Goal of the exercise:
Return the following from the records below: each line, word for word, starting with the line that contains "CTS: 0.0958 / 41.4 / 1190 / 1480" and going on through the line that contains "sky130_fd_sc_hd__a21oi_1 3, sky130_fd_sc_hd__a311oi_1", with nothing outside that range.

Excerpted data:
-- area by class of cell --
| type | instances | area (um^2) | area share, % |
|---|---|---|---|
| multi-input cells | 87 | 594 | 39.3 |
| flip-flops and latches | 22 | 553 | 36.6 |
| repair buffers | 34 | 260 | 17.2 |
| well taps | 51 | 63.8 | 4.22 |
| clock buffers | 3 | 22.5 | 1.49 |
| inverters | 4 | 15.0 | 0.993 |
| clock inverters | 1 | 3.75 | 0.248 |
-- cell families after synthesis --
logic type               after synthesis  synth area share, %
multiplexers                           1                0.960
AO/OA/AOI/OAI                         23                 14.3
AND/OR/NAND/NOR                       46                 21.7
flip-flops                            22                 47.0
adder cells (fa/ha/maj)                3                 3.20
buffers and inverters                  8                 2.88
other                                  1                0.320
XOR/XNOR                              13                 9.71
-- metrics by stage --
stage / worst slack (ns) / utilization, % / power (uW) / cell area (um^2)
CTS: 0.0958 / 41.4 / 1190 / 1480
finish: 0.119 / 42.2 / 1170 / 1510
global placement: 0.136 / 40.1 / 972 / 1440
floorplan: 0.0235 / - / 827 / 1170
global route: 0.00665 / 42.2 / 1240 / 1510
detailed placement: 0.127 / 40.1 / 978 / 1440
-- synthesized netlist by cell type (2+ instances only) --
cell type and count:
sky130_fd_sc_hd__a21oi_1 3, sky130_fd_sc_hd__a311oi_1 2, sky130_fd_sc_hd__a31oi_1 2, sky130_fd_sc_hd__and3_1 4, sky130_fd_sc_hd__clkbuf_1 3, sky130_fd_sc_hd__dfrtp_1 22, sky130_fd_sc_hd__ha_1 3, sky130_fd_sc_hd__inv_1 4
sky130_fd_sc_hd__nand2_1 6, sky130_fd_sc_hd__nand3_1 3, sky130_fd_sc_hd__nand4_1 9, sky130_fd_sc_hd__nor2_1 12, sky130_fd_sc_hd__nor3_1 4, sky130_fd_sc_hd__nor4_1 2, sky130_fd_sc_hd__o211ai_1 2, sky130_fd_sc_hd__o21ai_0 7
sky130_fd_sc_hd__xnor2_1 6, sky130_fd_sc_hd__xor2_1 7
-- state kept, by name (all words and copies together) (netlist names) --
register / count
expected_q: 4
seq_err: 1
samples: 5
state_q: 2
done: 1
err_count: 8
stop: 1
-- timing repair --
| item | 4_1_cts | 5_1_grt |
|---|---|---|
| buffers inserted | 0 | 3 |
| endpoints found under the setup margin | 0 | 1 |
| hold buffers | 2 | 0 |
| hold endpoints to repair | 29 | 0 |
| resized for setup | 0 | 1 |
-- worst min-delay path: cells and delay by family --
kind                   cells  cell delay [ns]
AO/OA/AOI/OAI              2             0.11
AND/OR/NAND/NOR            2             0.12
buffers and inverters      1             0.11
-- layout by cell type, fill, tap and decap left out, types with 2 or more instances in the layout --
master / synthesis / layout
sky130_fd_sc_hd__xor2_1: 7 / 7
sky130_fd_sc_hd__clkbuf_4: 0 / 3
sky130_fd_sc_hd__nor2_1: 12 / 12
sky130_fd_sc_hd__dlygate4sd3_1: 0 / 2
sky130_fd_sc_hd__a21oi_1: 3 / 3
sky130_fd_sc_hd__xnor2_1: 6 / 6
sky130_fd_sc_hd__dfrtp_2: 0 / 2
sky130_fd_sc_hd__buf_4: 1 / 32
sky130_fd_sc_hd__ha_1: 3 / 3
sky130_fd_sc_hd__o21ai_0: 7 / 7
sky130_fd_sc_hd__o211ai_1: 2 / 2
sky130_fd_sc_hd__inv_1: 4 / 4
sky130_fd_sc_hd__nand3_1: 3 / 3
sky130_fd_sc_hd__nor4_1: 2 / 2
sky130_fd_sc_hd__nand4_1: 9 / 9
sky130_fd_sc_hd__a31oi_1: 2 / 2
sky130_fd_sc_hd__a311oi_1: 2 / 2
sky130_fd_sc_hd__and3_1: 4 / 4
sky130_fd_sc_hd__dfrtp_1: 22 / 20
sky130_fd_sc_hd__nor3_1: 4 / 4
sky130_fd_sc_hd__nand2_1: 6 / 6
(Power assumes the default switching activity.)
==> config.mk <==
export PLATFORM = sky130hd
export DESIGN_NAME = cancid_ctx_mgr
export DESIGN_NICKNAME = d
export VERILOG_FILES = /design/src/rtl/cancid_ctx_mgr.sv
export SDC_FILE = /design/constraint.sdc
export NUM_CORES = 1
export LEC_CHECK = 0
export ABC_AREA = 1
export CORE_ASPECT_RATIO = 2
export CORE_MARGIN = 10
export CORE_UTILIZATION = 35
export CTS_CLUSTER_DIAMETER = 50
export CTS_CLUSTER_SIZE = 20
export DETAILED_ROUTE_END_ITERATION = 10
export PLACE_DENSITY = 0.55
export SLEW_MARGIN = 20
export SYNTH_ARGS = -nofsm -noshare
export SYNTH_HDL_FRONTEND = slang
export SYNTH_SLANG_ARGS = --single-unit
==> constraint.sdc <==
create_clock -name clk -period 2.2 [get_ports clk]
set_input_delay 0.44 -clock clk [delete_from_list [all_inputs] [get_ports clk]]
set_output_delay 0.44 -clock clk [all_outputs]
set_load 0.05 [all_outputs]
==> src/rtl/cancid_ctx_mgr.sv <==
// Per-stream matcher context manager: restores/saves engine state per stream and counts matched packets.
// Optional per-stream match count table enabled by macro CANCID_PER_STREAM_CNT_EN.
module cancid_ctx_mgr #(
    parameter int SID_W   = 6,
    parameter int STATE_W = 11,
    parameter int CNT_W   = 16
) (
    input  logic               clk,
    input  logic               rst,
    input  logic               load_state,
    input  logic [SID_W-1:0]   stream_id,
    input  logic               new_stream_id,
    input  logic               enable,
    input  logic               eop,
    input  logic [STATE_W-1:0] eng_state_out,
    input  logic               eng_accept_out,
    output logic [STATE_W-1:0] eng_state_in,
    output logic               eng_state_in_vld,
    output logic               fired,
    output logic [CNT_W-1:0]   count,
    input  logic [SID_W-1:0]   rd_sid,
    output logic [CNT_W-1:0]   rd_cnt,
    output logic               proto_err
);

    localparam int NSTREAMS = 2 ** SID_W;
    localparam logic ST_IDLE = 1'b0;
    localparam logic ST_RUN  = 1'b1;
    localparam logic [CNT_W-1:0] CNT_MAX = {CNT_W{1'b1}};

    function automatic logic [CNT_W-1:0] sat_inc(input logic [CNT_W-1:0] c, input logic inc);
        if (inc && (c != CNT_MAX)) begin
            return c + {{(CNT_W-1){1'b0}}, 1'b1};
        end else begin
            return c;
        end
    endfunction

    logic                 state_r;
    logic                 state_nx_s;
    logic [SID_W-1:0]     sid_q_r;
    logic                 en_q_r;
    logic [STATE_W-1:0]   eng_state_in_r;
    logic                 eng_state_in_vld_r;
    logic                 fired_r;
    logic [CNT_W-1:0]     count_r;
    logic                 proto_err_r;
    logic [STATE_W-1:0]   ctx_mem_r [NSTREAMS];

    logic                 eop_ok_s;
    logic                 load_ok_s;
    logic                 proto_bad_s;
    logic                 commit_s;
    logic                 hit_s;
    logic                 bypass_s;
    logic [STATE_W-1:0]   restore_s;

    // Event qualification, next state and restore-value selection
    always_comb begin
        eop_ok_s    = (state_r == ST_RUN) && eop;
        load_ok_s   = load_state && ((state_r == ST_IDLE) || eop);
        proto_bad_s = (load_state && (state_r == ST_RUN) && !eop) ||
                      (eop && (state_r == ST_IDLE));
        commit_s    = eop_ok_s && en_q_r;
        hit_s       = fired_r || eng_accept_out;
        // The context being saved this cycle is not yet in ctx_mem, so forward it.
        bypass_s    = commit_s && (stream_id == sid_q_r);
        if (new_stream_id) begin
            restore_s = {STATE_W{1'b0}};
        end else if (bypass_s) begin
            restore_s = eng_state_out;
        end else begin
            restore_s = ctx_mem_r[stream_id];
        end
        case (state_r)
            ST_IDLE: begin
                if (load_ok_s) begin
                    state_nx_s = ST_RUN;
                end else begin
                    state_nx_s = ST_IDLE;
                end
            end
            ST_RUN: begin
                if (eop && !load_state) begin
                    state_nx_s = ST_IDLE;
                end else begin
                    state_nx_s = ST_RUN;
                end
            end
            default: state_nx_s = ST_IDLE;
        endcase
    end

    // Control registers, engine load strobe, match flag and global count
    always_ff @(posedge clk) begin
        if (rst) begin
            state_r            <= ST_IDLE;
            sid_q_r            <= {SID_W{1'b0}};
            en_q_r             <= 1'b0;
            eng_state_in_r     <= {STATE_W{1'b0}};
            eng_state_in_vld_r <= 1'b0;
            fired_r            <= 1'b0;
            count_r            <= {CNT_W{1'b0}};
            proto_err_r        <= 1'b0;
        end else begin
            state_r            <= state_nx_s;
            eng_state_in_vld_r <= load_ok_s;
            if (load_ok_s) begin
                sid_q_r        <= stream_id;
                en_q_r         <= enable;
                eng_state_in_r <= restore_s;
            end
            if (load_ok_s) begin
                fired_r <= 1'b0;
            end else if (eop_ok_s && !en_q_r) begin
                fired_r <= 1'b0;
            end else if ((state_r == ST_RUN) && eng_accept_out) begin
                fired_r <= 1'b1;
            end
            if (commit_s) begin
                count_r <= sat_inc(count_r, hit_s);
            end
            if (proto_bad_s) begin
                proto_err_r <= 1'b1;
            end
        end
    end

    // Context store; deliberately not reset, new streams start from state 0 instead
    always_ff @(posedge clk) begin
        if (!rst && commit_s) begin
            ctx_mem_r[sid_q_r] <= eng_state_out;
        end
    end

`ifdef CANCID_PER_STREAM_CNT_EN
    logic [CNT_W-1:0] tbl_r [NSTREAMS];
    logic [CNT_W-1:0] rd_cnt_r;

    // Per-stream saturating counts; read port samples before this cycle's update
    always_ff @(posedge clk) begin
        if (rst) begin
            for (int i = 0; i < NSTREAMS; i++) begin
                tbl_r[i] <= {CNT_W{1'b0}};
            end
            rd_cnt_r <= {CNT_W{1'b0}};
        end else begin
            if (commit_s) begin
                tbl_r[sid_q_r] <= sat_inc(tbl_r[sid_q_r], hit_s);
            end
            if (load_ok_s && new_stream_id) begin
                tbl_r[stream_id] <= {CNT_W{1'b0}};
            end
            rd_cnt_r <= tbl_r[rd_sid];
        end
    end

    assign rd_cnt = rd_cnt_r;
`else
    logic unused_rd_sid_s;
    assign unused_rd_sid_s = ^rd_sid;
    assign rd_cnt          = {CNT_W{1'b0}};
`endif

    assign eng_state_in     = eng_state_in_r;
    assign eng_state_in_vld = eng_state_in_vld_r;
    assign fired            = fired_r;
    assign count            = count_r;
    assign proto_err        = proto_err_r;

endmodule
## config.mk

```make
export PLATFORM = sky130hd
export DESIGN_NAME = px_pattern_check
export DESIGN_NICKNAME = d
export VERILOG_FILES = /design/src/rtl/px_pattern_check_pkg.sv /design/src/rtl/px_pattern_check.sv
export SDC_FILE = /design/constraint.sdc
export NUM_CORES = 1
export LEC_CHECK = 0
export BUFFER_PORTS_ARGS = -buffer_cell sky130_fd_sc_hd__buf_2
export CAP_MARGIN = 15
export CORE_UTILIZATION = 62
export CTS_CLUSTER_DIAMETER = 30
export DETAILED_ROUTE_END_ITERATION = 8
export PLACE_DENSITY = 0.85
export SETUP_SLACK_MARGIN = 0.2
export SYNTH_ARGS = -nofsm -noshare
export SYNTH_HDL_FRONTEND = slang
export SYNTH_SLANG_ARGS = --single-unit
```

## constraint.sdc

```tcl
create_clock -name px_clk -period 5.7 [get_ports px_clk]
set_input_delay 0.285 -clock px_clk [delete_from_list [all_inputs] [get_ports px_clk]]
set_output_delay 0.285 -clock px_clk [all_outputs]
set_load 0.01 [all_outputs]
```

## src/rtl/px_pattern_check_pkg.sv

```systemverilog
// Shared sensor definitions used by the pixel pattern checker:
// FSM encoding, default pixel width and the saturating counter helper.
package px_pattern_check_pkg;

  localparam int PX_DATA_WIDTH = 12;
  localparam int CNT_WIDTH     = 16;

  typedef enum logic [1:0] {
    ST_IDLE      = 2'd0,
    ST_WAIT_LINE = 2'd1,
    ST_CHECK     = 2'd2,
    ST_UPDATE    = 2'd3
  } Fsm_e;

  function automatic logic [CNT_WIDTH-1:0] satInc(input logic [CNT_WIDTH-1:0] value);
    return (value == {CNT_WIDTH{1'b1}}) ? value : value + 16'd1;
  endfunction

endpackage

```

## src/rtl/px_pattern_check.sv

```systemverilog
// Training-pattern checker: measures the longest run of matching pixels per line
// and reports a registered lock verdict one cycle after each line ends.
module px_pattern_check
  import px_pattern_check_pkg::*;
#(
  parameter int    DATA_WIDTH = PX_DATA_WIDTH,
  parameter string DEBUG      = "FALSE"
) (
  input  logic                  px_clk,
  input  logic                  px_reset_n,
  input  logic                  en,
  input  logic                  cfg_change,
  input  logic                  line_start,
  input  logic                  px_valid,
  input  logic [DATA_WIDTH-1:0] px_data,
  input  logic [DATA_WIDTH-1:0] TRAIN_PATTERN,
  input  logic [15:0]           FRAME_WIDTH,
  input  logic [15:0]           CHECK_PATTERN_NUM,
  output logic                  pattern_locked,
  output logic                  line_checked,
  output logic [15:0]           max_run_out,
  output Fsm_e                  dbg_state_o,
  output logic [15:0]           dbg_pix_cnt_o,
  output logic [15:0]           dbg_cur_run_o,
  output logic [15:0]           dbg_max_run_o,
  output logic                  dbg_full_line_o
);

  localparam bit DebugEn = (DEBUG == "TRUE");

  typedef logic [CNT_WIDTH-1:0] cnt_t;

  logic [1:0]            rstSync_q;
  logic                  rstSync_n;

  Fsm_e                  state_q;
  cnt_t                  pixCnt_q;
  cnt_t                  curRun_q;
  cnt_t                  maxRun_q;
  cnt_t                  frameWidth_q;
  cnt_t                  checkNum_q;
  logic [DATA_WIDTH-1:0] train_q;
  logic                  fullLine_q;
  logic                  locked_q;
  logic                  checked_q;
  cnt_t                  maxRunOut_q;

  logic                  startMatch;
  logic                  startDone;
  logic                  startLock;
  logic                  beginLine;
  logic                  lineDone;
  cnt_t                  startRun;
  cnt_t                  pixCnt_d;
  cnt_t                  curRun_d;
  cnt_t                  maxRun_d;

  // Reset asserts immediately but releases only on a clock edge, two flops deep.
  always_ff @(posedge px_clk or negedge px_reset_n) begin
    if (!px_reset_n) begin
      rstSync_q <= 2'b00;
    end else begin
      rstSync_q <= {rstSync_q[0], 1'b1};
    end
  end

  assign rstSync_n = rstSync_q[1];

  // The start-of-line values use the live configuration, since it is being captured on that pixel.
  always_comb begin
    startMatch = (px_data == TRAIN_PATTERN);
    startRun   = startMatch ? cnt_t'(1) : '0;
    startDone  = (FRAME_WIDTH == cnt_t'(1));
    startLock  = (startRun >= CHECK_PATTERN_NUM);
    pixCnt_d   = satInc(pixCnt_q);
    curRun_d   = (px_data == train_q) ? satInc(curRun_q) : '0;
    maxRun_d   = (curRun_d > maxRun_q) ? curRun_d : maxRun_q;
    lineDone   = (pixCnt_d == frameWidth_q);
    beginLine  = px_valid && line_start && en && !cfg_change && (state_q != ST_IDLE);
  end

  always_ff @(posedge px_clk or negedge rstSync_n) begin
    if (!rstSync_n) begin
      state_q      <= ST_IDLE;
      pixCnt_q     <= '0;
      curRun_q     <= '0;
      maxRun_q     <= '0;
      frameWidth_q <= '0;
      checkNum_q   <= '0;
      train_q      <= '0;
      fullLine_q   <= 1'b0;
      locked_q     <= 1'b0;
      checked_q    <= 1'b0;
      maxRunOut_q  <= '0;
    end else begin
      checked_q <= 1'b0;
      if ((state_q != ST_IDLE) && !en) begin
        state_q     <= ST_IDLE;
        locked_q    <= 1'b0;
        maxRunOut_q <= '0;
        pixCnt_q    <= '0;
        curRun_q    <= '0;
        maxRun_q    <= '0;
        fullLine_q  <= 1'b0;
      end else if ((state_q != ST_IDLE) && cfg_change) begin
        state_q    <= ST_WAIT_LINE;
        locked_q   <= 1'b0;
        pixCnt_q   <= '0;
        curRun_q   <= '0;
        maxRun_q   <= '0;
        fullLine_q <= 1'b0;
      end else begin
        case (state_q)
          ST_IDLE: begin
            locked_q    <= 1'b0;
            maxRunOut_q <= '0;
            pixCnt_q    <= '0;
            curRun_q    <= '0;
            maxRun_q    <= '0;
            if (en && (FRAME_WIDTH != '0)) begin
              state_q <= ST_WAIT_LINE;
            end
          end
          ST_WAIT_LINE: begin
          end
          ST_CHECK: begin
            if (px_valid && line_start) begin
              locked_q    <= 1'b0;
              checked_q   <= 1'b1;
              maxRunOut_q <= maxRun_q;
              fullLine_q  <= 1'b0;
            end else if (px_valid) begin
              pixCnt_q <= pixCnt_d;
              curRun_q <= curRun_d;
              maxRun_q <= maxRun_d;
              if (lineDone) begin
                locked_q    <= (maxRun_d >= checkNum_q);
                checked_q   <= 1'b1;
                maxRunOut_q <= maxRun_d;
                fullLine_q  <= 1'b1;
                state_q     <= ST_UPDATE;
              end
            end
          end
          ST_UPDATE: begin
            pixCnt_q <= '0;
            curRun_q <= '0;
            maxRun_q <= '0;
            state_q  <= ST_WAIT_LINE;
          end
          default: begin
            state_q <= ST_IDLE;
          end
        endcase

        // A new line (also the one that cuts a short line) overrides whatever the state chose.
        if (beginLine) begin
          frameWidth_q <= FRAME_WIDTH;
          checkNum_q   <= CHECK_PATTERN_NUM;
          train_q      <= TRAIN_PATTERN;
          pixCnt_q     <= cnt_t'(1);
          curRun_q     <= startRun;
          maxRun_q     <= startRun;
          if (startDone) begin
            locked_q    <= startLock;
            checked_q   <= 1'b1;
            maxRunOut_q <= startRun;
            fullLine_q  <= 1'b1;
            state_q     <= ST_UPDATE;
          end else begin
            fullLine_q <= 1'b0;
            state_q    <= ST_CHECK;
          end
        end
      end
    end
  end

  assign pattern_locked  = locked_q;
  assign line_checked    = checked_q;
  assign max_run_out     = maxRunOut_q;

  assign dbg_state_o     = DebugEn ? state_q : ST_IDLE;
  assign dbg_pix_cnt_o   = DebugEn ? pixCnt_q : '0;
  assign dbg_cur_run_o   = DebugEn ? curRun_q : '0;
  assign dbg_max_run_o   = DebugEn ? maxRun_q : '0;
  assign dbg_full_line_o = DebugEn ? fullLine_q : 1'b0;

endmodule
```

==> impl_metrics.env, run 1 <==
export IMPL_antenna_found_initial=0
export IMPL_dr_pass1_iters=5
export IMPL_drv_slew=0
export IMPL_status="complete, no violations"
export IMPL_path_max_fanout=13
export IMPL_hpwl_mm=13.3
export IMPL_routedWlPerCell_um=17.3
export IMPL_clkTransAtPathRegs_ns=0.06
export IMPL_clockBufferDepth=2
export IMPL_synth_top_area_share_pct=36.5
export IMPL_synth_seq_cells=114
export IMPL_endpoint_kind="flop"
export IMPL_fmax_ghz=0.198
export IMPL_root_buffer="clkbuf_16"
export IMPL_drtIter0Drc=622
export IMPL_synth_cell_area_um2=7820
export IMPL_die_y_um=114
export IMPL_clk_latency_ns=0.42
export IMPL_syn_to_final_growth_pct=10.8
export IMPL_tritoncts="yes"
export IMPL_grt_pass1_vias=6398
export IMPL_critPathLaunchType="flop"
export IMPL_synthTopCellsByArea="dfrtp_1, nand2_1, ha_1"
export IMPL_start_util_pct=64.3
export IMPL_ys_types=68
export IMPL_routabilityCongestion=0.904
export IMPL_wl_mm=19.2
export IMPL_fin_worst_skew_ns=0.00839
export IMPL_htreeDepth=4
export IMPL_grt_overflow_total=0
export IMPL_numCtsBuffers=17
export IMPL_placeableCoreArea_um2=12200
export IMPL_ys_seq_area_share_pct=36.5
export IMPL_cp_arrival_ns=5.34
export IMPL_dieArea_um2=13100
export IMPL_synth_top_cell_by_area="dfrtp_1"
export IMPL_synth_avg_cell_area_um2=8.95
export IMPL_hold_ws_ns=0.0654
export IMPL_synth_top_cells_by_count="nand2_1, dfrtp_1, o21ai_0"
export IMPL_gr_usage_all_layers_pct=31.5
export IMPL_cts_num_sinks=114
export IMPL_rows=40
export IMPL_syn_inst=874
export IMPL_crit_type="reg -> reg"
export IMPL_worstHoldPathType="in -> reg"
export IMPL_finalNetCount=1032
export IMPL_cts_resized=0
export IMPL_io_buffers=79
export IMPL_hold_viol=0
export IMPL_finalNonFillerCells=1113
export IMPL_required_ns=5.98
export IMPL_power_uw=3050
export IMPL_drive_above_1_share_pct=17.4
export IMPL_drtAntennaViolNets=0
export IMPL_cts_hold_buf=1
export IMPL_via_per_inst=6.18
export IMPL_io_pins=131
export IMPL_synth_most_common_cell="nand2_1"
export IMPL_setup_tns_ns=0
export IMPL_post_cts_setup_buffers=0
export IMPL_rsz0062_at_grt="false"
export IMPL_async_flop_share_pct=100
export IMPL_p_leak_uw=0.00411
export IMPL_grt_max_degree=65
export IMPL_maxCapViolCount=0
export IMPL_ys_flop_type="dfrtp_1"
export IMPL_drc=0
export IMPL_grt_pass1_wl_mm=31.9
export IMPL_n_antenna_cell=0
export IMPL_slew_headroom_pct=21.3
export IMPL_yosysWarnings=0
export IMPL_vias=6882
export IMPL_pre_cts_ws_ns=0.735
export IMPL_finalSetupViolations=0
export IMPL_peakVddDrop_uv=297
export IMPL_fin_ws_ns=0.641
export IMPL_period_minus_slack_ns=5.06
export IMPL_die_x_um=114
export IMPL_tightest_slew_ns=1.17
export IMPL_synth_edf_count=0
export IMPL_dp_cells=1079
export IMPL_powerDensity_nw_per_um2=352
export IMPL_fin_crit_sh_pct=88.8
-- where the power goes --
part / internal (µW) / switching, µW / total, µW
Clock: 608 / 390 / 998
Combinational: 341 / 600 / 940
Sequential: 972 / 137 / 1110
Total: 1920 / 1130 / 3050
-- cell usage in the layout (no fill, tap or decap), drive strengths merged, types with 20 or more instances in the layout --
| cell | instances |
|---|---|
| a21oi | 20 |
| a22o | 34 |
| buf | 88 |
| conb | 52 |
| dfrtp | 114 |
| ha | 38 |
| inv | 45 |
| nand2 | 131 |
| nand3 | 29 |
| nand4 | 23 |
| nor2 | 45 |
| nor4 | 37 |
| o21ai | 57 |
| xor2 | 36 |
**config.mk**
```make
export PLATFORM = sky130hd
export DESIGN_NAME = round_controller
export DESIGN_NICKNAME = d
export VERILOG_FILES = /design/src/rtl/round_controller.sv
export SDC_FILE = /design/constraint.sdc
export NUM_CORES = 1
export LEC_CHECK = 0
export BUFFER_PORTS_ARGS = -buffer_cell sky130_fd_sc_hd__clkbuf_2
export CAP_MARGIN = 20
export CORE_ASPECT_RATIO = 0.5
export CORE_MARGIN = 5
export CORE_UTILIZATION = 43
export DETAILED_ROUTE_END_ITERATION = 10
export SLEW_MARGIN = 20
export SYNTH_ARGS = -nofsm -noshare
export SYNTH_HDL_FRONTEND = slang
export SYNTH_SLANG_ARGS = --single-unit
```
**constraint.sdc**
```tcl
create_clock -name clk_i -period 2.37 [get_ports clk_i]
set_clock_uncertainty 0.1 [all_clocks]
set_input_delay 0.1185 -clock clk_i [delete_from_list [all_inputs] [get_ports clk_i]]
set_output_delay 0.1185 -clock clk_i [all_outputs]
set_load 0.01 [all_outputs]
```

Output:
CTS: 0.0958 / 41.4 / 1190 / 1480
finish: 0.119 / 42.2 / 1170 / 1510
global placement: 0.136 / 40.1 / 972 / 1440
floorplan: 0.0235 / - / 827 / 1170
global route: 0.00665 / 42.2 / 1240 / 1510
detailed placement: 0.127 / 40.1 / 978 / 1440
-- synthesized netlist by cell type (2+ instances only) --
cell type and count:
sky130_fd_sc_hd__a21oi_1 3, sky130_fd_sc_hd__a311oi_1 2, sky130_fd_sc_hd__a31oi_1 2, sky130_fd_sc_hd__and3_1 4, sky130_fd_sc_hd__clkbuf_1 3, sky130_fd_sc_hd__dfrtp_1 22, sky130_fd_sc_hd__ha_1 3, sky130_fd_sc_hd__inv_1 4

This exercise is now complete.